Study Commissioned by County of Santa Clara Finds Increased Lead Levels in Children Living Near Reid-Hillview Airport

Comprehensive and controlled study reviewed 10 years of data; findings include that blood lead level increases in children downwind from the site are similar to those seen in the Flint, Michigan, Water Crisis

​​SANTA CLARA COUNTY, CALIF.— A study commissioned by the County of Santa Clara on lead exposure risks for children living in the area around Reid-Hillview Airport in East San José found that the continued use of leaded aviation fuel has contributed to increased blood lead levels, particularly for those within a half-mile of the facility.
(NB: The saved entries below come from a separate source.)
--- src/hdl/fetch_macros.svh ---
// -----------------------------------------------
// widths, reset pc and ram depth for the fetch
// subsystem, included by every rtl file
// -----------------------------------------------

`ifndef FETCH_MACROS_SVH
`define FETCH_MACROS_SVH

// byte address width, 4 KiB of word ram
`define FETCH_ADDR_W 12

// ram depth in 32-bit words
`define MEM_WORDS 1024

// first fetch address out of reset
`define RESET_PC 0

// decode sequence number width
`define SEQ_BITS 5

// instruction and bus data width
`define INST_W 32

`endif

--- src/hdl/fetch_pkg.sv ---
// -----------------------------------------------
// state and opcode enums shared by rtl and tb
// -----------------------------------------------

`default_nettype none

package fetch_pkg;

  // fetch engine states
  typedef enum logic [1:0] {
    FS_REQ  = 2'd0,  // bus cycle open
    FS_HOLD = 2'd1,  // output buffer full or gap cycle
    FS_DROP = 2'd2   // stale response after redirect
  } fetch_state_e;

  // arbiter grant state
  typedef enum logic [1:0] {
    ARB_IDLE  = 2'd0,
    ARB_FETCH = 2'd1,
    ARB_DATA  = 2'd2
  } arb_state_e;

  // data port request opcodes
  typedef enum logic {
    DP_READ  = 1'b0,
    DP_WRITE = 1'b1
  } dp_op_e;

endpackage

`default_nettype wire

--- src/hdl/fetch_unit.sv ---
// -----------------------------------------------
// sequential instruction fetch over a read-only
// wishbone master, one-entry buffer toward decode
// redirect from decode reloads the pc
// -----------------------------------------------

`timescale 1ns/1ns
`default_nettype none

`include "fetch_macros.svh"

module fetch_unit (
  input  logic                     clk,
  input  logic                     rst_n,
  input  logic                     redirect,
  input  logic [`FETCH_ADDR_W-1:0] redirect_pc,
  output logic                     f_wb_cyc,
  output logic                     f_wb_stb,
  output logic [`FETCH_ADDR_W-1:0] f_wb_adr,
  input  logic [`INST_W-1:0]       f_wb_dat_r,
  input  logic                     f_wb_ack,
  output logic                     dec_val,
  input  logic                     dec_rdy,
  output logic [`INST_W-1:0]       dec_inst,
  output logic [`FETCH_ADDR_W-1:0] dec_pc,
  output logic [`SEQ_BITS-1:0]     dec_seq
);

  fetch_pkg::fetch_state_e state;

  // address of the open or next bus cycle
  logic [`FETCH_ADDR_W-1:0] fetch_pc;
  // target held while a stale cycle drains
  logic [`FETCH_ADDR_W-1:0] redir_pc;
  logic                     xfer;

  // redirect blocks any handoff in its cycle
  assign xfer = dec_val & dec_rdy & ~redirect;

  // cycle stays open through a drop, address frozen
  assign f_wb_cyc = (state == fetch_pkg::FS_REQ) | (state == fetch_pkg::FS_DROP);
  assign f_wb_stb = f_wb_cyc;
  assign f_wb_adr = fetch_pc;

  // -----------------------------------------------
  // control
  // -----------------------------------------------
  always_ff @(posedge clk or negedge rst_n) begin
    if (!rst_n) begin
      // gap state first, so cyc stays low in reset
      state    <= fetch_pkg::FS_HOLD;
      dec_val  <= 1'b0;
      fetch_pc <= `FETCH_ADDR_W'(`RESET_PC);
      dec_seq  <= '0;
    end else begin
      if (xfer) begin
        dec_seq <= dec_seq + `SEQ_BITS'(1);
      end
      case (state)
        fetch_pkg::FS_REQ: begin
          if (redirect) begin
            // response in flight is wrong path
            if (f_wb_ack) begin
              fetch_pc <= redirect_pc;
              state    <= fetch_pkg::FS_HOLD;
            end else begin
              state    <= fetch_pkg::FS_DROP;
            end
          end else if (f_wb_ack) begin
            dec_val  <= 1'b1;
            fetch_pc <= fetch_pc + `FETCH_ADDR_W'(4);
            state    <= fetch_pkg::FS_HOLD;
          end
        end
        fetch_pkg::FS_DROP: begin
          // a later redirect wins over the held one
          if (f_wb_ack) begin
            fetch_pc <= redirect ? redirect_pc : redir_pc;
            state    <= fetch_pkg::FS_HOLD;
          end
        end
        default: begin
          // cyc was low this cycle, may open a new one
          if (redirect) begin
            dec_val  <= 1'b0;
            fetch_pc <= redirect_pc;
            state    <= fetch_pkg::FS_REQ;
          end else if (xfer || !dec_val) begin
            dec_val  <= 1'b0;
            state    <= fetch_pkg::FS_REQ;
          end
        end
      endcase
    end
  end

  // -----------------------------------------------
  // payload, written only on a good response
  // -----------------------------------------------
  always_ff @(posedge clk) begin
    if (state == fetch_pkg::FS_REQ && f_wb_ack && !redirect) begin
      dec_inst <= f_wb_dat_r;
      dec_pc   <= fetch_pc;
    end
    if (redirect) begin
      redir_pc <= redirect_pc;
    end
  end

endmodule

`default_nettype wire
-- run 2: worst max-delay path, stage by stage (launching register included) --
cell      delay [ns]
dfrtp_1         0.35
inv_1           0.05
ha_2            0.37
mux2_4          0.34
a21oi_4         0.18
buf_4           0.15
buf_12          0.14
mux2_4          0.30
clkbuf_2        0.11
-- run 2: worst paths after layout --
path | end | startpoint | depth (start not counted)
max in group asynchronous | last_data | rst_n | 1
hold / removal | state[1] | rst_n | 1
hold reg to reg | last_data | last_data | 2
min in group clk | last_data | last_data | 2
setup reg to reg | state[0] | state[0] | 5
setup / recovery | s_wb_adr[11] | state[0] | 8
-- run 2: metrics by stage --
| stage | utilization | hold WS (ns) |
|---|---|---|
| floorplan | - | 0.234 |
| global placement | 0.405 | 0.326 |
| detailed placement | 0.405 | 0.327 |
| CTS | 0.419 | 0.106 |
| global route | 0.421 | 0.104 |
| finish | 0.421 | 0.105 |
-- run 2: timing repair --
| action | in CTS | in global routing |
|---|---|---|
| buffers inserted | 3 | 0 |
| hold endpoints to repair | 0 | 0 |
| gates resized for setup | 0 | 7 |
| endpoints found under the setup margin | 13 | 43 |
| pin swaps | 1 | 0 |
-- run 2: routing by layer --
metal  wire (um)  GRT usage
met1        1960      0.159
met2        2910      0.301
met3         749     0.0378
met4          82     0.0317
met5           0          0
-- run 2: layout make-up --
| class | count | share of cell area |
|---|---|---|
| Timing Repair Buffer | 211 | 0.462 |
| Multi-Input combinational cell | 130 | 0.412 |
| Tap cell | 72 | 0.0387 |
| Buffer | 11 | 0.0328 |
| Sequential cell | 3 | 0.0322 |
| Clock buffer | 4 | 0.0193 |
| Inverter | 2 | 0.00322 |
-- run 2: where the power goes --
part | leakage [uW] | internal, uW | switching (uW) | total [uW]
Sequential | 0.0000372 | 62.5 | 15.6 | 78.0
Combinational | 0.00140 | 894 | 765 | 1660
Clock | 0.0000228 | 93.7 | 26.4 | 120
<file path="config.mk">
export PLATFORM = sky130hd
export DESIGN_NAME = data_port
export DESIGN_NICKNAME = d
export VERILOG_FILES = /design/src/hdl/fetch_pkg.sv /design/src/hdl/data_port.sv
export VERILOG_INCLUDE_DIRS = /design/src /design/src/hdl
export SDC_FILE = /design/constraint.sdc
export NUM_CORES = 1
export LEC_CHECK = 0
export ABC_AREA = 1
export BUFFER_PORTS_ARGS = -buffer_cell sky130_fd_sc_hd__buf_2
export CAP_MARGIN = 20
export CORE_MARGIN = 3
export CORE_UTILIZATION = 35
export DETAILED_ROUTE_END_ITERATION = 6
export GPL_TIMING_DRIVEN = 0
export PLACE_DENSITY = 0.72
export SYNTH_ARGS = -nofsm -noshare
export SYNTH_HDL_FRONTEND = slang
export SYNTH_SLANG_ARGS = --single-unit
</file>
<file path="constraint.sdc">
create_clock -name clk -period 1.65 [get_ports clk]
set_input_delay 0.0825 -clock clk [delete_from_list [all_inputs] [get_ports clk]]
set_output_delay 0.0825 -clock clk [all_outputs]
set_load 0.01 [all_outputs]
</file>
<file path="src/hdl/fetch_macros.svh">
// -----------------------------------------------
// widths, reset pc and ram depth for the fetch
// subsystem, included by every rtl file
// -----------------------------------------------

`ifndef FETCH_MACROS_SVH
`define FETCH_MACROS_SVH

// byte address width, 4 KiB of word ram
`define FETCH_ADDR_W 12

// ram depth in 32-bit words
`define MEM_WORDS 1024

// first fetch address out of reset
`define RESET_PC 0

// decode sequence number width
`define SEQ_BITS 5

// instruction and bus data width
`define INST_W 32

`endif

</file>
<file path="src/hdl/fetch_pkg.sv">
// -----------------------------------------------
// state and opcode enums shared by rtl and tb
// -----------------------------------------------

`default_nettype none

package fetch_pkg;

  // fetch engine states
  typedef enum logic [1:0] {
    FS_REQ  = 2'd0,  // bus cycle open
    FS_HOLD = 2'd1,  // output buffer full or gap cycle
    FS_DROP = 2'd2   // stale response after redirect
  } fetch_state_e;

  // arbiter grant state
  typedef enum logic [1:0] {
    ARB_IDLE  = 2'd0,
    ARB_FETCH = 2'd1,
    ARB_DATA  = 2'd2
  } arb_state_e;

  // data port request opcodes
  typedef enum logic {
    DP_READ  = 1'b0,
    DP_WRITE = 1'b1
  } dp_op_e;

endpackage

`default_nettype wire

</file>
<file path="src/hdl/data_port.sv">
// -----------------------------------------------
// data side wishbone master, one request at a time
// response registered until dresp_rdy
// -----------------------------------------------

`timescale 1ns/1ns
`default_nettype none

`include "fetch_macros.svh"

module data_port (
  input  logic                     clk,
  input  logic                     rst_n,
  input  logic                     dreq_val,
  output logic                     dreq_rdy,
  input  fetch_pkg::dp_op_e        dreq_op,
  input  logic [`FETCH_ADDR_W-1:0] dreq_addr,
  input  logic [`INST_W-1:0]       dreq_wdata,
  output logic                     dresp_val,
  input  logic                     dresp_rdy,
  output logic [`INST_W-1:0]       dresp_rdata,
  output logic                     d_wb_cyc,
  output logic                     d_wb_stb,
  output logic                     d_wb_we,
  output logic [`FETCH_ADDR_W-1:0] d_wb_adr,
  output logic [`INST_W-1:0]       d_wb_dat_w,
  input  logic [`INST_W-1:0]       d_wb_dat_r,
  input  logic                     d_wb_ack
);

  fetch_pkg::dp_op_e op_q;

  // idle means no bus cycle and no pending response
  assign dreq_rdy = ~d_wb_cyc & ~dresp_val;
  assign d_wb_stb = d_wb_cyc;
  assign d_wb_we  = (op_q == fetch_pkg::DP_WRITE);

  // control
  always_ff @(posedge clk or negedge rst_n) begin
    if (!rst_n) begin
      d_wb_cyc  <= 1'b0;
      dresp_val <= 1'b0;
    end else begin
      if (dreq_val && dreq_rdy) begin
        d_wb_cyc <= 1'b1;
      end else if (d_wb_ack) begin
        // cycle ends, writes answer too
        d_wb_cyc  <= 1'b0;
        dresp_val <= 1'b1;
      end else if (dresp_val && dresp_rdy) begin
        dresp_val <= 1'b0;
      end
    end
  end

  // request and response payload
  always_ff @(posedge clk) begin
    if (dreq_val && dreq_rdy) begin
      op_q       <= dreq_op;
      d_wb_adr   <= dreq_addr;
      d_wb_dat_w <= dreq_wdata;
    end
    if (d_wb_cyc && d_wb_ack) begin
      dresp_rdata <= d_wb_dat_r;
    end
  end

endmodule

`default_nettype wire

</file>
After elaboration in Yosys (flattened, before gate mapping)
Cells that the tools add are included.
W data, S select, Z words.
{"block": "op_classes", "reduce_logical": 6, "n_bitwise": 4, "mux": 4}
{"cell": "$mux W1", "n": 4}
{"cell": "$reduce_bool A2 Y1", "n": 2}
{"cell": "$logic_and A1 B1 Y1", "n": 3}
{"cell": "$not A1 Y1", "n": 3}
{"cell": "$reduce_and A2 Y1", "n": 1}
{"cell": "$and A1 B1 Y1", "n": 1}
{"block": "totals", "in_bits": 82, "output_inout_bits": 81, "word_cells": 20, "regBits": 79}

Longest topological paths before layout
Gate-level depths: netlist (run 1).
{"block": "depth", "depth_word": 5, "ltp_mapped": 4, "depth_no_buf": 4}

Least setup slack after synthesis (run 1)
OpenSTA, ideal clock, no wires.
{"block": "synth_path", "path_type": "reg-to-reg", "startpoint": "register d_wb_cyc", "endpoint": "register d_wb_adr[0] (enable)", "setup_ns": 0.399, "slack_ns": -0.335, "arrival_time_ns": 1.586, "path_stages_with_launch": 4, "path_cell_list": "dfrtp_1 -> nor2_2 -> nand2_2 -> inv_1"}
{"block": "synth_between", "elab_chain_cells": 3}
{"element": "start: declaration", "line": "data_port.sv:22", "text": "output logic d_wb_cyc,"}
{"element": "start signal: assignment", "line": "data_port.sv:41", "text": "d_wb_cyc <= 1'b0;"}
{"element": "start signal: assignment", "line": "data_port.sv:45", "text": "d_wb_cyc <= 1'b1;"}
{"element": "start signal: assignment", "line": "data_port.sv:48", "text": "d_wb_cyc <= 1'b0;"}
{"element": "$not A1 Y1", "line": "data_port.sv:34", "text": "assign dreq_rdy = ~d_wb_cyc & ~dresp_val;"}
{"element": "$and A1 B1 Y1", "line": "data_port.sv:34"}
{"element": "via dreq_rdy", "line": "data_port.sv:15", "text": "output logic dreq_rdy,"}
{"element": "$logic_and A1 B1 Y1", "line": "data_port.sv:58", "text": "if (dreq_val && dreq_rdy) begin"}
{"element": "end signal: assignment", "line": "data_port.sv:60", "text": "d_wb_adr <= dreq_addr;"}
{"element": "end: declaration", "line": "data_port.sv:25", "text": "output logic [`FETCH_ADDR_W-1:0] d_wb_adr,"}
The timed path passes the listed nets, and every way through them passes these cells.
A chain may end at the register's enable or synchronous reset.

Worst setup path in the final report (run 1)
{"block": "layout_path", "startpoint": "register dresp_val", "endpoint": "register dresp_val"}
{"block": "layout_between", "elab_chain_cells": 5, "word_cells_on_any_way": 7, "classes_between": "3 x bitwise; 4 x reduce/logical"}
{"element": "start: declaration", "line": "data_port.sv:19", "text": "output logic dresp_val,"}
{"element": "start signal: assignment", "line": "data_port.sv:42", "text": "dresp_val <= 1'b0;"}
{"element": "start signal: assignment", "line": "data_port.sv:49", "text": "dresp_val <= 1'b1;"}
{"element": "start signal: assignment", "line": "data_port.sv:51", "text": "dresp_val <= 1'b0;"}
{"element": "$not A1 Y1", "line": "data_port.sv:34"}
{"element": "$and A1 B1 Y1", "line": "data_port.sv:34"}
{"element": "$logic_and A1 B1 Y1", "line": "data_port.sv:44", "text": "if (dreq_val && dreq_rdy) begin"}
{"element": "$not A1 Y1 (no source line)"}
{"element": "$reduce_and A2 Y1 (no source line) *"}
Mark *: on every way between the ends. The rest lies on a longest branch, timed or not.

==> results of run 1 <==
[logic make-up (layout without fill, tap and decap cells)]
logic type             Yosys count  count (layout)  share of synthesized area, %
flip-flops                      79              79                          97.7
AND/OR/NAND/NOR                  6               6                          1.14
buffers and inverters            5             266                         0.932
AO/OA/AOI/OAI                    1               1                         0.207
other                            0               1                             0
[routing by layer]
metal / wire, um / vias to the layer above
li1: - / 863
met1: 2720 / 859
met2: 3570 / 121
met3: 777 / 12
met4: 110 / 0
met5: 0 / -
[cell usage in the layout, fill, tap and decap left out]
cell | synthesis | routed
clkinvlp_4 | 0 | 5
bufinv_16 | 0 | 1
clkinv_2 | 0 | 1
buf_2 | 0 | 162
clkbuf_8 | 0 | 9
nand2_1 | 4 | 4
o21ai_0 | 1 | 1
clkbuf_1 | 0 | 3
edfxtp_1 | 77 | 77
inv_1 | 4 | 2
diode_2 | 0 | 1
nand2_2 | 1 | 1
dfrtp_2 | 0 | 1
clkinv_1 | 0 | 1
buf_4 | 1 | 1
dlygate4sd3_1 | 0 | 81
nor2_2 | 1 | 1
dfrtp_1 | 2 | 1
[power by group]
| group | total [mW] | internal (mW) | switching (mW) |
|---|---|---|---|
| Combinational | 0.515 | 0.276 | 0.239 |
| Clock | 1.35 | 0.694 | 0.659 |
| Sequential | 2.38 | 2.34 | 0.0336 |
[critical path: stages (launching register included)]
cell	delay (ns)
dfrtp_1	0.42
nor2_2	0.15
nand2_2	0.13
nand2_1	0.09
nand2_1	0.04
dlygate4sd3_1	0.56
[sequential cells by signal, summed over array words and instances (netlist names)]
| name | flops |
|---|---|
| dresp_val | 1 |
| d_wb_we | 1 |
| d_wb_adr | 12 |
| dresp_rdata | 32 |
| d_wb_dat_w | 32 |
| d_wb_cyc | 1 |
[worst min path at each step]
stage                     start                    end  slack, ns  depth (start not counted)
after floorplan           rst_n   d_wb_cyc$_DFFE_PN0P_      -0.21                          0
after global placement    rst_n  dresp_val$_DFFE_PN0P_      -0.13                          1
after detailed placement  rst_n  dresp_val$_DFFE_PN0P_      -0.13                          1
after CTS                 rst_n  dresp_val$_DFFE_PN0P_       0.05                          2
after global routing      rst_n   d_wb_cyc$_DFFE_PN0P_       0.05                          2
final                     rst_n   d_wb_cyc$_DFFE_PN0P_       0.06                          2
[layout make-up]
class,instances,area (sq um)
Inverter,4,22.5
Fill cell,431,2190
Buffer,1,7.51
Multi-Input combinational cell,7,32.5
Timing Repair Buffer,243,1620
Tap cell,77,96.3
Antenna cell,1,2.50
Timing Repair inverter,2,15.0
Clock inverter,4,46.3
Sequential cell,79,2360
Clock buffer,12,135
[through the flow]
step / util (%) / setup WS (ns) / TNS, ns / cell area, sq um / hold WS, ns
global route: 66.5 / 0.0199 / 0 / 4340 / 0.0508
global placement: 51.0 / -0.188 / -9.52 / 3330 / -0.134
detailed placement: 51.0 / -0.248 / -12.92 / 3330 / -0.129
CTS: 66.3 / 0.0929 / 0 / 4330 / 0.0495
floorplan: - / 0.0199 / 0 / 2420 / -0.213
finish: 66.5 / 0.137 / 0 / 4340 / 0.0640
[timing repair]
item                                   CTS  global route
setup endpoints to repair               77            52
gates cloned                             1             1
endpoints found under the hold margin   81             0
resized for setup                        2             2
hold buffers                            81             0
==> flow_metrics.env, run 1 <==
export IMPL_dr_first_iter_drc_count=52
export IMPL_finalPower_mw=4.24
export IMPL_required_ns=1.87
export IMPL_synth_seq_cells=79
export IMPL_grt_met3_usage_pct=8.76
export IMPL_synth_area_leader_cell="edfxtp_1"
export IMPL_worstSetupPathType="reg -> reg"
export IMPL_crit_path_end_kind="flop"
export IMPL_grt_use_total_pct=18.2
export IMPL_dp_cells=330
export IMPL_hold_viol_final=0
export IMPL_crit_fanout=4
export IMPL_grt_pass1_vias=2036
export IMPL_report_final_slew_viol_count=0
export IMPL_cts_buffers=9
export IMPL_coreArea_sq_mm=0.00653
export IMPL_synth_avg_cell_area_sq_um=26.6
export IMPL_die_w_um=89.1
export IMPL_yosysUniqueCellTypes=8
export IMPL_cts_buffer_depth=2
export IMPL_grt_max_degree=33
export IMPL_area_delta_synth_final_pct=79.7
export IMPL_ant_nets=0
export IMPL_htree_levels=3
export IMPL_grt_use_met1_pct=19.7
export IMPL_max_freq_ghz=0.661
export IMPL_maxCapViolCount=0
export IMPL_grt_pass1_wl_mm=10.2
export IMPL_port_buffers=162
export IMPL_grt_ovfl_total=0
export IMPL_rsz0062_at_grt="no"
export IMPL_finClkSkew_ns=0.00814
export IMPL_cp_endpoint="dresp_val$_DFFE_PN0P_"
export IMPL_max_vdd_ir_drop_uv=596
export IMPL_clock_sinks=79
export IMPL_initial_core_util_pct=37.0
export IMPL_r2r_start="dresp_val$_DFFE_PN0P_"
export IMPL_status="finished clean"
export IMPL_netlist_area_sq_mm=0.00242
export IMPL_antenna_found_initial=0
export IMPL_fp_row_count=29
export IMPL_start_kind="flop"
export IMPL_top_usage_layer="met2"
export IMPL_clockRootBuffer="clkbuf_8"
export IMPL_r2r_slack_ns=0.14
export IMPL_vias=1855
export IMPL_cts_tree="yes"
export IMPL_relSlewSlack_pct=66.7
export IMPL_synthTopCellsByCount="edfxtp_1 (77), inv_1 (4), nand2_1 (4)"
export IMPL_met2_usage_pct=30.6
export IMPL_finalSetupViolations=0
export IMPL_synth_top_cells_by_area="edfxtp_1 (96%), dfrtp_1 (2.1%), inv_1 (0.62%)"
export IMPL_yosysMostFrequentCell="edfxtp_1"
export IMPL_synth_main_ff_cell="edfxtp_1"
export IMPL_die_height_um=89.1
export IMPL_cp_startpoint="dresp_val$_DFFE_PN0P_"
export IMPL_drcViolationCount=0
export IMPL_viasPerCell=4.31
export IMPL_p_per_area_mw_per_mm2=977
export IMPL_critPathArrivalTime_ns=1.73
export IMPL_place_congestion=0.786
export IMPL_ys_warn_count=0
export IMPL_finalCriticalPeriod_ns=1.51
export IMPL_netlist_instances=91
export IMPL_seq_area_frac_synth_pct=97.7
export IMPL_dieArea_sq_mm=0.00794
export IMPL_synthArstFlopShare_pct=2.53
export IMPL_synth_edf_count=77
export IMPL_hpwl_mm=4.08
export IMPL_drive_above_1_share_pct=51.7
export IMPL_power_leakage_nw=1.83
export IMPL_rr_worst_depth=5
export IMPL_postCtsSetupBuffers=0
export IMPL_hold_class="in -> async"
export IMPL_postSynthNetCount=173
export IMPL_layout_nets=429
export IMPL_routed_wl_mm=7.18
export IMPL_clkSlewWorstSetupHoldPaths_ns=0.07
export IMPL_tightest_slew_ns=0.499
export IMPL_r2r_end="dresp_val$_DFFE_PN0P_"
export IMPL_synth_top_area_share_pct=95.7
export IMPL_stdcell_count=430
export IMPL_clk_latency_ns=0.34
export IMPL_io_pins=163
export IMPL_first_pass_iters=4
export IMPL_detail_route_wl_per_cell_um=16.7
export IMPL_fin_crit_sh_pct=91.7
(Power assumes the default switching activity.)
==> run 2: changes to the inputs <==
Settings changed: CORE_UTILIZATION 35 to 30, PLACE_DENSITY 0.72 to default.
Clock period 1.65 ns to 1.85 ns, I/O delays scaled along.
==> flow_metrics.env, run 2 (synthesis gave the netlist of run 1 again) <==
export IMPL_dr_wl_met3_um=877
export IMPL_first_pass_iters=4
export IMPL_fill_cells=597
export IMPL_finalPower_mw=3.78
export IMPL_required_ns=1.77
export IMPL_slowest_stage="clkinvlp_4"
export IMPL_crit_fanout=23
export IMPL_path_buf_inv=1
export IMPL_hold_viol_final=0
export IMPL_die_height_um=95.8
export IMPL_area_delta_synth_final_pct=81.4
export IMPL_grt_pass1_wl_mm=9.03
export IMPL_drcViolationCount=0
export IMPL_start_kind="flop"
export IMPL_cts_tree="yes"
export IMPL_p_per_area_mw_per_mm2=862
export IMPL_finalSetupViolations=0
export IMPL_hold_class="in -> async"
export IMPL_dieArea_sq_mm=0.00917
export IMPL_routed_wl_mm=6.33
export IMPL_critPathArrivalTime_ns=1.43
export IMPL_worstSetupPathType="reg -> reg"
export IMPL_rsz0062_at_grt="no"
export IMPL_wl_met1_mm=2.38
export IMPL_maxCapViolCount=0
export IMPL_max_vdd_ir_drop_uv=474
export IMPL_routed_top_layer="met4"
export IMPL_layout_nets=428
export IMPL_clockRootBuffer="clkbuf_8"
export IMPL_cpPeakStageDelay_ns=0.45
export IMPL_critical_path_top_delay_family="buffers and inverters"
export IMPL_grt_pass1_vias=1909
export IMPL_die_w_um=95.8
export IMPL_crit_path_end_kind="flop"
export IMPL_diodes=0
export IMPL_register_area_sq_mm=0.00236
export IMPL_clkSlewWorstSetupHoldPaths_ns=0.08
export IMPL_grt_max_degree=28
export IMPL_mostFrequentLayoutCells="buf_2 (162), dlygate4sd3_1 (80), edfxtp_1 (77), clkbuf_8 (9)"
export IMPL_cts_buffer_depth=2
export IMPL_grt_ovfl_total=0
export IMPL_status="finished clean"
export IMPL_dp_slack_ns=-0.0403
export IMPL_initial_core_util_pct=31.1
export IMPL_clk_latency_ns=0.33
export IMPL_cts_buffers=9
export IMPL_detail_route_wl_per_cell_um=14.0
export IMPL_finalCriticalPeriod_ns=1.51
export IMPL_reg_top3="d_wb_dat_w x32, dresp_rdata x32, d_wb_adr x12"
export IMPL_tightest_slew_ns=0.488
export IMPL_viasPerCell=3.96
export IMPL_place_congestion=0.630
export IMPL_clock_sinks=79
export IMPL_multi_input_area_sq_um=32.5
export IMPL_finClkSkew_ns=0.0111
export IMPL_drive_above_1_share_pct=51.9
export IMPL_coreArea_sq_mm=0.00777
export IMPL_tns_ns=0
export IMPL_report_final_slew_viol_count=0
export IMPL_fp_row_count=32
export IMPL_ant_nets=0
export IMPL_final_common_cell="buf_2"
export IMPL_io_pins=163
export IMPL_antenna_found_initial=0
export IMPL_relSlewSlack_pct=67.4
export IMPL_fin_crit_sh_pct=81.5
export IMPL_port_buffers=162
export IMPL_postCtsSetupBuffers=0
export IMPL_max_freq_ghz=0.663
export IMPL_htree_levels=3
export IMPL_power_leakage_nw=1.85
export IMPL_dr_first_iter_drc_count=34
export IMPL_holdWs_ns=0.0621
export IMPL_grt_use_total_pct=13.5
export IMPL_vias=1792
export IMPL_cp_cell_sequence="nor2_2, nand2_2, clkinvlp_4"
export IMPL_layout_setup_ws_ns=0.342
export IMPL_met2_length_mm=2.95
run 2: repair_timing:
action,4_1_cts,5_1_grt
hold endpoints to repair,81,0
gates resized for setup,1,0
hold buffers,80,0
endpoints found under the setup margin,45,0
run 2: area by class of cell:
type,instances,share of cell area [%]
sequential,79,53.9
timing repair inverter,1,0.171
buffer,1,0.171
multi-input combinational,7,0.742
inverter,4,0.428
timing repair buffer,243,37.4
clock inverter,5,1.34
clock buffer,11,3.00
tap,102,2.91
run 2: path summary, 6_finish.rpt:
path,from,end,slack (ns),cells past startpoint
min reg2reg,dresp_val$_DFFE_PN0P_,dresp_val$_DFFE_PN0P_,0.56,2
max,d_wb_cyc$_DFFE_PN0P_,d_wb_adr[5]$_DFFE_PP_,0.34,3
min in group clk,dreq_val,d_wb_cyc$_DFFE_PN0P_,0.09,3
max in group asynchronous,rst_n,dresp_val$_DFFE_PN0P_,1.69,2
min,rst_n,d_wb_cyc$_DFFE_PN0P_,0.06,2
max reg2reg,d_wb_cyc$_DFFE_PN0P_,d_wb_adr[5]$_DFFE_PP_,0.34,3
run 2: where the power goes:
group / internal (mW) / switching [mW]
registers: 2.09 / 0.0275
clock network: 0.624 / 0.587
logic: 0.251 / 0.203
run 2: through the flow:
| stage | instance area, sq um | cells | util, % |
|---|---|---|---|
| after floorplan | 2420 | 91 | - |
| after global placement | 3360 | 355 | 43.3 |
| after global routing | 4390 | 453 | 56.5 |
| after CTS | 4390 | 453 | 56.5 |
| final | 4390 | 453 | 56.5 |
| after detailed placement | 3390 | 356 | 43.6 |
run 2: metal layers:
layer  track usage, %  vias to the layer above
met5                0                        -
met3             6.88                       10
met2             22.3                      124
met4             6.75                        0
met1             14.3                      797
li1                 -                      861
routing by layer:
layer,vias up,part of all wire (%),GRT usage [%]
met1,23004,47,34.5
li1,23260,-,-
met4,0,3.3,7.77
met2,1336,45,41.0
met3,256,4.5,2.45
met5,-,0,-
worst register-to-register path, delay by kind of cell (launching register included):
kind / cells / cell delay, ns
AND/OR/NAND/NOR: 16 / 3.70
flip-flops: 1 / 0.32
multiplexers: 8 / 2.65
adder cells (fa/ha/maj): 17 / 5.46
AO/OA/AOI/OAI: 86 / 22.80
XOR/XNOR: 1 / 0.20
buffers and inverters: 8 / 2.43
The peer-reviewed study found that children living downwind from the airport had higher blood lead levels, with increases of .40 micrograms per deciliter, over children living upwind from the airport. For context, lead levels detected during the peak of the Flint Water Crisis were between .35 and .45 micrograms per deciliter over baseline.

The study also examined levels during times of maximum exposure to air traffic for children within a half-mile of the airport and estimated an increase of .83 micrograms per deciliter at peak times – significantly higher than the levels seen in Flint.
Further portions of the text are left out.